Factors Affecting Biodiversity

Cards (29)

  • Biodiversity
    Variety of life within and between organisms
  • Factors affecting biodiversity
    • Human population growth
    • Habitat destruction
    • Overexploitation
    • Hunting
    • Agriculture
    • Climate change
  • Human population growth
    • The global human population has been growing exponentially for the last 150 years
    • Improved technology leading to an abundance of food increase in birth rate
    • Improved medicine, hygiene and health care = decrease in death rate
  • As the human population increases and countries become more economically developed
    Our requirement for natural resources also increases
  • Increased requirement for natural resources

    Having a harmful effect on many aspects of the environment, including aquatic and terrestrial ecosystems, and our atmosphere and climate
  • A conflict exists between human needs and the conservation of biodiversity
  • Habitat destruction
    • Habitat loss (plant and animals completely lose their habitats)

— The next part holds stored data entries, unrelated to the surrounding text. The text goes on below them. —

[src/rtl/conv_pkg.sv]
// Shared types and constants for the conv partial-sum sequencer and its
// pipelined adder-tree helpers.
package conv_pkg;

    localparam int TREE_LATENCY = 3;
    localparam int ACC_W        = 32;
    localparam int BIAS_W       = 16;

    typedef enum logic [2:0] {
        ST_IDLE,
        ST_ISSUE,
        ST_DRAIN,
        ST_BIAS,
        ST_OUT
    } psum_state_t;

endpackage

[src/rtl/valid_delay.sv]
// Single-bit shift register that lines issued beats up with the output of a
// fixed-latency pipeline.
module valid_delay #(
    parameter int DEPTH = 3
) (
    input  logic clk,
    input  logic rst,
    input  logic d,
    output logic q
);

    logic [DEPTH-1:0] line;

    // NOTE: the line is cleared on reset so in-flight beats are discarded,
    // and non-blocking assignments make every stage take its pre-edge neighbour.
    always_ff @(posedge clk) begin
        if (rst) begin
            line <= '0;
        end else begin
            line[0] <= d;
            for (int i = 1; i < DEPTH; i++) begin
                line[i] <= line[i-1];
            end
        end
    end

    assign q = line[DEPTH-1];

endmodule
`src/rtl/alu_rf_sequencer_pkg.sv`:
```
// Shared definitions for the ALU/register-file sequencer: FSM state
// encodings and the ALU opcode map used by the attached datapath.
package alu_rf_sequencer_pkg;

    typedef enum logic [1:0] {
        ST_IDLE  = 2'd0,
        ST_READ  = 2'd1,
        ST_EXEC  = 2'd2,
        ST_WRITE = 2'd3
    } state_t;

    // Opcode map understood by the external ALU; the sequencer only forwards it.
    localparam logic [2:0] OP_ADD    = 3'd0;
    localparam logic [2:0] OP_SUB    = 3'd1;
    localparam logic [2:0] OP_AND    = 3'd2;
    localparam logic [2:0] OP_OR     = 3'd3;
    localparam logic [2:0] OP_XOR    = 3'd4;
    localparam logic [2:0] OP_PASS_B = 3'd5;

endpackage

```
`src/rtl/alu_rf_sequencer_operand_sel.sv`:
```
// Operand-B selector: picks the immediate or the register read data,
// built bit by bit so it maps onto plain LUT muxes.
module alu_rf_sequencer_operand_sel #(
    parameter int DATA_W = 4
) (
    input  logic              use_imm,
    input  logic [DATA_W-1:0] imm,
    input  logic [DATA_W-1:0] reg_data,
    output logic [DATA_W-1:0] operand
);

    // One 2:1 mux per data bit.
    for (genvar gi = 0; gi < DATA_W; gi++) begin : g_bit
        assign operand[gi] = use_imm ? imm[gi] : reg_data[gi];
    end

endmodule

```
`src/rtl/alu_rf_sequencer.sv`:
```
// Multi-cycle controller running one register-to-register ALU instruction
// at a time: IDLE (accept) -> READ (fetch operands) -> EXEC (drive ALU)
// -> WRITE (write back, pulse done) -> IDLE.
module alu_rf_sequencer
    import alu_rf_sequencer_pkg::*;
#(
    parameter int DATA_W = 4,
    parameter int ADDR_W = 3,
    parameter int OP_W   = 3
) (
    input  logic              clk,
    input  logic              reset,
    input  logic              instr_valid,
    output logic              instr_ready,
    input  logic [OP_W-1:0]   instr_op,
    input  logic [ADDR_W-1:0] instr_rd,
    input  logic [ADDR_W-1:0] instr_rs1,
    input  logic [ADDR_W-1:0] instr_rs2,
    input  logic [DATA_W-1:0] instr_imm,
    input  logic              instr_use_imm,
    input  logic              instr_wb,
    output logic [ADDR_W-1:0] rf_raddr_a,
    output logic [ADDR_W-1:0] rf_raddr_b,
    input  logic [DATA_W-1:0] rf_rdata_a,
    input  logic [DATA_W-1:0] rf_rdata_b,
    output logic              rf_we,
    output logic [ADDR_W-1:0] rf_waddr,
    output logic [DATA_W-1:0] rf_wdata,
    output logic [OP_W-1:0]   alu_op,
    output logic [DATA_W-1:0] alu_a,
    output logic [DATA_W-1:0] alu_b,
    input  logic [DATA_W-1:0] alu_y,
    input  logic              alu_cout,
    output logic              done,
    output logic [DATA_W-1:0] result,
    output logic              result_cout
);

    state_t state_reg, state_next;

    // Instruction register
    logic [OP_W-1:0]   ir_op_reg;
    logic [ADDR_W-1:0] ir_rd_reg;
    logic [ADDR_W-1:0] ir_rs1_reg;
    logic [ADDR_W-1:0] ir_rs2_reg;
    logic [DATA_W-1:0] ir_imm_reg;
    logic              ir_use_imm_reg;
    logic              ir_wb_reg;

    // Operand and result registers
    logic [DATA_W-1:0] opa_reg;
    logic [DATA_W-1:0] opb_reg;
    logic [DATA_W-1:0] result_reg;
    logic              result_cout_reg;

    logic [DATA_W-1:0] opb_sel;
    logic              accept;

    assign accept = instr_valid && instr_ready;

    alu_rf_sequencer_operand_sel #(
        .DATA_W (DATA_W)
    ) u_operand_sel (
        .use_imm  (ir_use_imm_reg),
        .imm      (ir_imm_reg),
        .reg_data (rf_rdata_b),
        .operand  (opb_sel)
    );

    // State register
    always_ff @(posedge clk) begin
        if (reset) begin
            state_reg <= ST_IDLE;
        end else begin
            state_reg <= state_next;
        end
    end

    // Next-state logic: fixed four-step ring, leaves IDLE only on a handshake
    always_comb begin
        state_next = state_reg;
        case (state_reg)
            ST_IDLE:  if (accept) state_next = ST_READ;
            ST_READ:  state_next = ST_EXEC;
            ST_EXEC:  state_next = ST_WRITE;
            ST_WRITE: state_next = ST_IDLE;
            default:  state_next = ST_IDLE;
        endcase
    end

    // Datapath registers: IR loads only on accept, operands in READ, result in EXEC
    always_ff @(posedge clk) begin
        if (reset) begin
            ir_op_reg       <= '0;
            ir_rd_reg       <= '0;
            ir_rs1_reg      <= '0;
            ir_rs2_reg      <= '0;
            ir_imm_reg      <= '0;
            ir_use_imm_reg  <= 1'b0;
            ir_wb_reg       <= 1'b0;
            opa_reg         <= '0;
            opb_reg         <= '0;
            result_reg      <= '0;
            result_cout_reg <= 1'b0;
        end else begin
            if (state_reg == ST_IDLE && accept) begin
                ir_op_reg      <= instr_op;
                ir_rd_reg      <= instr_rd;
                ir_rs1_reg     <= instr_rs1;
                ir_rs2_reg     <= instr_rs2;
                ir_imm_reg     <= instr_imm;
                ir_use_imm_reg <= instr_use_imm;
                ir_wb_reg      <= instr_wb;
            end
            if (state_reg == ST_READ) begin
                opa_reg <= rf_rdata_a;
                opb_reg <= opb_sel;
            end
            if (state_reg == ST_EXEC) begin
                result_reg      <= alu_y;
                result_cout_reg <= alu_cout;
            end
        end
    end

    // Outputs: each bus is driven only in its own state and parked at 0 otherwise;
    // reset masks ready/we/done so an abandoned instruction never writes back
    always_comb begin
        instr_ready = 1'b0;
        rf_raddr_a  = '0;
        rf_raddr_b  = '0;
        rf_we       = 1'b0;
        rf_waddr    = '0;
        rf_wdata    = '0;
        alu_op      = '0;
        alu_a       = '0;
        alu_b       = '0;
        done        = 1'b0;
        case (state_reg)
            ST_IDLE: begin
                instr_ready = !reset;
            end
            ST_READ: begin
                rf_raddr_a = ir_rs1_reg;
                rf_raddr_b = ir_rs2_reg;
            end
            ST_EXEC: begin
                alu_op = ir_op_reg;
                alu_a  = opa_reg;
                alu_b  = opb_reg;
            end
            ST_WRITE: begin
                rf_we    = ir_wb_reg && !reset;
                rf_waddr = ir_rd_reg;
                rf_wdata = result_reg;
                done     = !reset;
            end
            default: ;
        endcase
    end

    assign result      = result_reg;
    assign result_cout = result_cout_reg;

endmodule

```
`config.mk`:
```
export PLATFORM = sky130hd
export DESIGN_NAME = alu_rf_sequencer
export DESIGN_NICKNAME = d
export VERILOG_FILES = /design/src/rtl/alu_rf_sequencer_pkg.sv /design/src/rtl/alu_rf_sequencer_operand_sel.sv /design/src/rtl/alu_rf_sequencer.sv
export SDC_FILE = /design/constraint.sdc
export NUM_CORES = 1
export LEC_CHECK = 0
export BUFFER_PORTS_ARGS = -buffer_cell sky130_fd_sc_hd__buf_2
export CAP_MARGIN = 20
export CORE_ASPECT_RATIO = 0.5
export CORE_UTILIZATION = 44
export CTS_BUF_LIST = sky130_fd_sc_hd__clkbuf_4
export CTS_CLUSTER_SIZE = 25
export DETAILED_ROUTE_END_ITERATION = 6
export PLACE_DENSITY_LB_ADDON = 0.08
export SYNTH_ARGS = -nofsm -noshare
export SYNTH_HDL_FRONTEND = slang
export SYNTH_SLANG_ARGS = --single-unit
```
`constraint.sdc`:
```
create_clock -name clk -period 1.4 [get_ports clk]
set_clock_uncertainty 0.2 [all_clocks]
set_input_delay 0.21 -clock clk [delete_from_list [all_inputs] [get_ports clk]]
set_output_delay 0.21 -clock clk [all_outputs]
set_load 0.01 [all_outputs]
```
==> results of run 1 <==
## synth_stat cells, types with 3 or more instances
library cell  count  area [um^2]
a21oi_2          10        87.58
buf_2             7        35.03
a211oi_1          5        37.54
mux2i_1          14        140.1
nand2_1          34        127.6
nor2_1           16        60.06
and2_1           25        156.4
dfxtp_1          33        660.6
a21oi_1           8        40.04
nand2_2           3        18.77
clkbuf_1          3        11.26
ha_1              4        50.05
## logic make-up after synthesis
family	share of synthesized area [%]
fa+ha+maj	3.345
compound gates	11.04
flops	44.15
mux	9.364
simple gates	26.17
buf+inv	5.936
## metrics by stage
stage / hold slack [ns] / setup slack [ns]
4_1_cts: 0.01310 / -0.3671
3_3_place_gp: 0.2413 / -0.1020
3_5_place_dp: 0.2460 / -0.2062
2_1_floorplan: 0.1369 / -0.003762
## timing repair
| action | 4_1_cts |
|---|---|
| setup buffers | 7 |
| hold endpoints to repair | 29 |
| pin swaps | 52 |
| endpoints found under the setup margin | 55 |
| resized for setup | 89 |
| hold buffers | 29 |
| gates cloned | 6 |
==> metrics.yaml, run 1 <==
ioPinCount: 66
cts.htree.levels: 2
hpwl_um: 2375
clockRootBuffer: "clkbuf_4"
stop_stage: "5_1_grt"
fp.dieH_um: 43.24
syn_inst: 170
synth_cell_types: 18
syn-num-nets: 208
place_inst: 275
syn_area_per_cell_um2: 8.803
synth_edf_count: 0
tool.error: "[ERROR DPL-0033] detailed placement checks failed during check placement."
die_w_um: 84.48
ctsLongestPathBuffers: 2
cts.sinks: 33
placed_cell_area_um2: 1968
initial_core_util_pct: 47.99
async_flop_share_pct: 0
yosysSeqAreaShare_pct: 44.15
place.gp.congestion: 0.7503
port_buffers: 65
rows: 14
ys_ff_latch: 33
numCtsBuffers: 5
yosysWarnings: 0
grt_max_degree: 14
endpoint_type: "primary output"
ys.flop_type: "dfxtp_1"
status: "stopped before the end"
syn_area_um2: 1496
worstEndpointGrtRepair: "alu_a[2]"
antenna_found_initial: 1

    • Habitat fragmentation (habitats are divided into small areas - populations living within these separated habitat fragments are more likely to suffer from inbreeding or local extinction)
  • Deforestation is one of the most damaging forms of habitat destruction, as forest habitats often have the highest levels of biodiversity
  • Marine habitats are also being destroyed, including coral reefs and sea beds
  • Overexploitation
    Natural resources are being used up faster than they can be replaced
  • Overexploitation
    • Deforestation
    • Overfishing
  • Hunting
    Removal of wild, non-farmed species of animals more quickly than their wild populations can be replenished
  • Hunting
    • Hunting of animals for 'bush meat' in developing countries
  • Agriculture
    • Farms became more specialised so they grew only one crop or raised one type of livestock (monoculture)

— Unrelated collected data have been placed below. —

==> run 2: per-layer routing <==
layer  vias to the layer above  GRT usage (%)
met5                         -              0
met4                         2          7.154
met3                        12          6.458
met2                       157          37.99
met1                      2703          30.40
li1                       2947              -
--- config.mk ---
export PLATFORM = sky130hd
export DESIGN_NAME = mccu_quota_supervisor_flat
export DESIGN_NICKNAME = d
export VERILOG_FILES = /design/src/rtl/mccu_quota_supervisor_if.sv /design/src/rtl/mccu_quota_supervisor.sv /design/src/flat_wrapper.sv
export SDC_FILE = /design/constraint.sdc
export NUM_CORES = 1
export LEC_CHECK = 0
export CORE_UTILIZATION = 49
export CTS_CLUSTER_DIAMETER = 100
export DETAILED_ROUTE_END_ITERATION = 16
export GPL_TIMING_DRIVEN = 0
export PLACE_DENSITY = 0.88
export RECOVER_POWER = 25
export SLEW_MARGIN = 10
export SYNTH_ARGS = -nofsm -noshare
export SYNTH_HDL_FRONTEND = slang
export SYNTH_HIERARCHICAL = 1
export SYNTH_SLANG_ARGS = --single-unit
export TNS_END_PERCENT = 1
--- constraint.sdc ---
create_clock -name clk_i -period 3.88 [get_ports clk_i]
set_input_delay 0.776 -clock clk_i [delete_from_list [all_inputs] [get_ports clk_i]]
set_output_delay 0.776 -clock clk_i [all_outputs]
set_load 0.02 [all_outputs]
==> config.mk <==
export PLATFORM = sky130hd
export DESIGN_NAME = cc_deserializer
export DESIGN_NICKNAME = d
export VERILOG_FILES = /design/src/rtl/cc_pkg.sv /design/src/rtl/cc_line_assembler.sv /design/src/rtl/cc_deserializer.sv
export SDC_FILE = /design/constraint.sdc
export NUM_CORES = 1
export LEC_CHECK = 0
export BUFFER_PORTS_ARGS = -buffer_cell sky130_fd_sc_hd__buf_2
export CAP_MARGIN = 20
export CORE_AREA = 4 4 233 235
export CTS_CLUSTER_DIAMETER = 100
export CTS_CLUSTER_SIZE = 12
export DETAILED_ROUTE_END_ITERATION = 16
export DIE_AREA = 0 0 237 239
export GPL_TIMING_DRIVEN = 1
export PLACE_DENSITY = 0.71
export REMOVE_ABC_BUFFERS = 1
export SLEW_MARGIN = 20
export SYNTH_ARGS = -nofsm -noshare
export SYNTH_HDL_FRONTEND = slang
export SYNTH_SLANG_ARGS = --single-unit
==> constraint.sdc <==
create_clock -name clk -period 25.1 [get_ports clk]
set_input_delay 5.02 -clock clk [delete_from_list [all_inputs] [get_ports clk]]
set_output_delay 5.02 -clock clk [all_outputs]
set_load 0.02 [all_outputs]
==> src/rtl/cc_pkg.sv <==
// Shared constants and state encoding for the cache-line fill deserializer.
// The optional critical-word forwarding outputs are enabled by CC_DESER_CWF_EN.
package cc_pkg;

    localparam int LINE_W   = 512;
    localparam int BEAT_W   = 64;
    localparam int BEATS    = 8;
    localparam int FIFO_W   = 518;
    localparam int BASE_LSB = 515;

    typedef enum logic [1:0] {
        S_IDLE = 2'd0,
        S_RECV = 2'd1,
        S_PUSH = 2'd2
    } state_t;

endpackage

==> src/rtl/cc_line_assembler.sv <==
// Word-indexed 512-bit line register: one 64-bit word written per enabled cycle.
module cc_line_assembler
    import cc_pkg::*;
(
    input  logic              clk,
    input  logic              rst,
    input  logic              we_i,
    input  logic [2:0]        idx_i,
    input  logic [BEAT_W-1:0] data_i,
    output logic [LINE_W-1:0] line_o
);

    logic [LINE_W-1:0] line_q;
    logic [LINE_W-1:0] line_d;

    always_comb begin
        line_d = line_q;
        if (we_i) begin
            line_d[idx_i*BEAT_W +: BEAT_W] = data_i;
        end
    end

    always_ff @(posedge clk or posedge rst) begin
        if (rst) begin
            line_q <= '0;
        end else begin
            line_q <= line_d;
        end
    end

    assign line_o = line_q;

endmodule

==> src/rtl/cc_deserializer.sv <==
// Reassembles a critical-word-first 8-beat fill into natural order and pushes one
// 518-bit entry to the line-fill FIFO. CC_DESER_CWF_EN adds critical-word forwarding.
module cc_deserializer
    import cc_pkg::state_t, cc_pkg::S_IDLE, cc_pkg::S_RECV, cc_pkg::S_PUSH,
           cc_pkg::LINE_W, cc_pkg::FIFO_W;
#(
    parameter int BEATS  = 8,
    parameter int DATA_W = 64
) (
    input  logic              clk,
    input  logic              rst,
    input  logic              req_valid_i,
    input  logic [2:0]        req_word_i,
    output logic              req_ready_o,
    input  logic [DATA_W-1:0] mem_rdata_i,
    input  logic              mem_rlast_i,
    input  logic              mem_rvalid_i,
    output logic              mem_rready_o,
    input  logic              fifo_full_i,
    output logic              fifo_wren_o,
    output logic [FIFO_W-1:0] fifo_wdata_o,
    output logic              proto_err_o,
`ifdef CC_DESER_CWF_EN
    output logic              cwf_valid_o,
    output logic [DATA_W-1:0] cwf_data_o,
`endif
    output state_t            dbg_state_o
);

    // The 3-bit beat counter and base index only make sense for an 8 x 64b line.
    if (BEATS != 8 || BEATS * DATA_W != LINE_W) begin : g_cfg_err
        $error("cc_deserializer: BEATS must be 8 and BEATS*DATA_W must equal 512");
    end

    // Handshake: a beat transfers on a cycle where mem_rvalid_i and mem_rready_o are
    // both high; a request transfers when req_valid_i and req_ready_o are both high.
    state_t      state_q, state_d;
    logic [2:0]  beat_cnt_q, beat_cnt_d;
    logic [2:0]  base_q, base_d;
    logic        proto_err_q, proto_err_d;
    logic        beat_fire;
    logic [2:0]  wr_idx;
    logic [LINE_W-1:0] line_buf;

    assign wr_idx = base_q + beat_cnt_q;

    always_comb begin
        state_d      = state_q;
        beat_cnt_d   = beat_cnt_q;
        base_d       = base_q;
        proto_err_d  = proto_err_q;
        req_ready_o  = 1'b0;
        mem_rready_o = 1'b0;
        fifo_wren_o  = 1'b0;
        beat_fire    = 1'b0;
        case (state_q)
            S_IDLE: begin
                req_ready_o = 1'b1;
                if (req_valid_i) begin
                    base_d     = req_word_i;
                    beat_cnt_d = 3'd0;
                    state_d    = S_RECV;
                end
            end
            S_RECV: begin
                mem_rready_o = 1'b1;
                beat_fire    = mem_rvalid_i;
                if (beat_fire) begin
                    beat_cnt_d = beat_cnt_q + 3'd1;
                    // rlast must coincide exactly with the eighth beat; assembly stays count-based.
                    if (mem_rlast_i != (beat_cnt_q == 3'd7)) begin
                        proto_err_d = 1'b1;
                    end
                    if (beat_cnt_q == 3'd7) begin
                        state_d = S_PUSH;
                    end
                end
            end
            S_PUSH: begin
                fifo_wren_o = ~fifo_full_i;
                if (!fifo_full_i) begin
                    state_d = S_IDLE;
                end
            end
            default: begin
                state_d = S_IDLE;
            end
        endcase
    end

    always_ff @(posedge clk or posedge rst) begin
        if (rst) begin
            state_q     <= S_IDLE;
            beat_cnt_q  <= 3'd0;
            base_q      <= 3'd0;
            proto_err_q <= 1'b0;
        end else begin
            state_q     <= state_d;
            beat_cnt_q  <= beat_cnt_d;
            base_q      <= base_d;
            proto_err_q <= proto_err_d;
        end
    end

    cc_line_assembler u_asm (
        .clk    (clk),
        .rst    (rst),
        .we_i   (beat_fire),
        .idx_i  (wr_idx),
        .data_i (mem_rdata_i),
        .line_o (line_buf)
    );

    assign fifo_wdata_o = (state_q == S_PUSH) ? {base_q, 3'b000, line_buf} : '0;
    assign proto_err_o  = proto_err_q;
    assign dbg_state_o  = state_q;

`ifdef CC_DESER_CWF_EN
    logic              cwf_valid_q;
    logic [DATA_W-1:0] cwf_data_q;
    logic              cwf_hit;

    assign cwf_hit = beat_fire && (beat_cnt_q == 3'd0);

    always_ff @(posedge clk or posedge rst) begin
        if (rst) begin
            cwf_valid_q <= 1'b0;
            cwf_data_q  <= '0;
        end else begin
            cwf_valid_q <= cwf_hit;
            cwf_data_q  <= cwf_hit ? mem_rdata_i : '0;
        end
    end

    assign cwf_valid_o = cwf_valid_q;
    assign cwf_data_o  = cwf_data_q;
`endif

endmodule

After elaboration in Yosys (flattened, before gate mapping)
Cells that the tools add are included.
{ "word_totals": {"ff_bits": 521, "latch_bits": 0, "ram_bits": 0, "rom_bits": 0, "in_bits": 73, "out_inout_bits": 524, "wordCells": 39, "n_memories": 0} }
{ "classes": {"add_sub_neg": 3, "mul": 0, "n_div": 0, "n_lt_le_gt_ge": 0, "eq_ne": 8, "n_shift": 2, "muxes": 14, "bitwise_logic": 1, "reduce_logical": 6} }
{ "op_table": {"columns": ["op", "count"], "rows": [
  ["$mux W518", 1],
  ["$bwmux W512", 1],
  ["$shift A64 B34 Y512 const A", 1],
  ["$shiftx A64 B34 Y512", 1],
  ["$neg A9 Y34", 1],
  ["$mux W2", 4],
  ["$ne A2 B2 Y1 const B", 4],
  ["$mux W3", 2],
  ["$pmux W2 S3", 1],
  ["$pmux W3 S2", 1],
  ["$reduce_and A3 Y1", 2],
  ["$mux W1", 4],
  ["$reduce_and A4 Y1", 1],
  ["$add A3 B1 Y3 const B", 1],
  ["$add A3 B3 Y3", 1],
  ["$eq A3 B3 Y1 const B", 1],
  ["$eq A2 B1 Y1 const B", 1],
  ["$eq A2 B2 Y1 const B", 1],
  ["$logic_not A2 Y1", 1],
  ["$reduce_and A2 Y1", 1],
  ["$reduce_bool A2 Y1", 1],
  ["$ne A1 B1 Y1", 1],
  ["$not A1 Y1", 1]
]} }

Longest topological paths before layout
Gate-level depths: netlist of run 1.
{ "logic_depth": {"word_depth": 4, "depth_mapped": 11, "ltp_nobuf": 8} }

Hierarchy
Synthesis of run 1 repeated with hierarchy kept, for this count alone.
{ "unflattened": {"cells_unflattened": 2226, "area_unflattened_um2": 24496.0} }
{ "modules_own_cells": {"columns": ["mod", "instances", "cells_per_inst", "area_each_um2", "seq_area_each_um2"], "rows": [
  ["cc_line_assembler", 1, 1604, 20453.4, 12812.3],
  ["cc_deserializer", 1, 622, 4042.6, 225.2]
]} }

Worst setup path before layout of run 1
No wires, ideal clock.
{ "synth_path": {"kind": "input -> output", "from": "in fifo_full_i", "to": "out fifo_wren_o", "arrival_ns": 5.324, "t_required_ns": 20.080, "slack_ns": 14.756, "stages": 1, "n_path_buf": 0, "cell_sequence": "nor2b_1"} }
{ "synth_between": {"elab_chain_cells": 2} }
{ "synth_rtl": {"columns": ["element", "line_no", "source"], "rows": [
  ["start, declared", "cc_deserializer.sv:19", "input logic fifo_full_i,"],
  ["$not A1 Y1", "cc_deserializer.sv:80", "fifo_wren_o = ~fifo_full_i;"],
  ["$mux W1", "cc_deserializer.sv:56", "case (state_q)"],
  ["end, declared", "cc_deserializer.sv:20", "output logic fifo_wren_o,"]
]} }
Every way passes these cells.

Worst setup path in the final report of run 1
Same ends and word-level chain as after synthesis.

    • Switch to growing cereal crops rather than vegetables
    • Fields made bigger to accommodate machinery via the removal of hedgerows and stonewalls
    • More land made suitable by draining wetland and filling in ponds
    • Increased use of fertilisers and pesticides
  • Most of these modern farming techniques have had a major negative impact on the level of biodiversity present in farmed areas
  • Monocultures
    Support much lower levels of biodiversity compared to natural habitats or even natural grazing land
  • Hedgerows represent an important habitat for many insects, small mammals and birds, which can nest there. As hedgerows are being increasingly removed, this habitat and the biodiversity it supports is lost
  • Fertilisers can leach into waterways, causing eutrophication, which can lead to the death of many aquatic invertebrate and fish species
  • Pesticides (e.g. insecticides) used on crops kill insect pests but also kill many non-target species, including important insect pollinators like bees
  • Bumblebees
    Essential pollinators that pollinate wildflowers and valued crops such as oilseed rape and peas
  • Almost a quarter of the European bumblebee species are threatened with extinction
  • Bumblebees require habitats with a large number of flowering plants to ensure a supply of pollen and nectar all year round. Examples of this are hedgerows, field margins and grasslands
  • The monoculture of crops
    Reduces plant diversity for bumblebee habitats
  • Pesticides
    Can have a negative effect on bumblebees
  • Farming practices that maintain or increase biodiversity can be expensive, labour intensive, time-intensive. They can also reduce the yield of crops and livestock
  • It is difficult to find the balance between conservation and farming due to these knock-on effects
  • Climate change
    • Human-caused climate change is causing weather patterns to change and the frequency of extreme weather events, such as hurricanes, typhoons, floods and droughts, to increase
    • Climate change is now occurring too fast for many species to be able to adapt to these changes, which could result in many species becoming extinct and a major decline in biodiversity
    • Global warming is causing many species to move towards the poles or to higher altitudes, which may lead to decreased biodiversity
  • Increasing atmospheric CO2 is leading to more CO2 dissolving in seawater, decreasing its pH (known as ocean acidification). This is negatively affecting organisms that require calcium carbonate for shells (e.g. plankton and coral polyps)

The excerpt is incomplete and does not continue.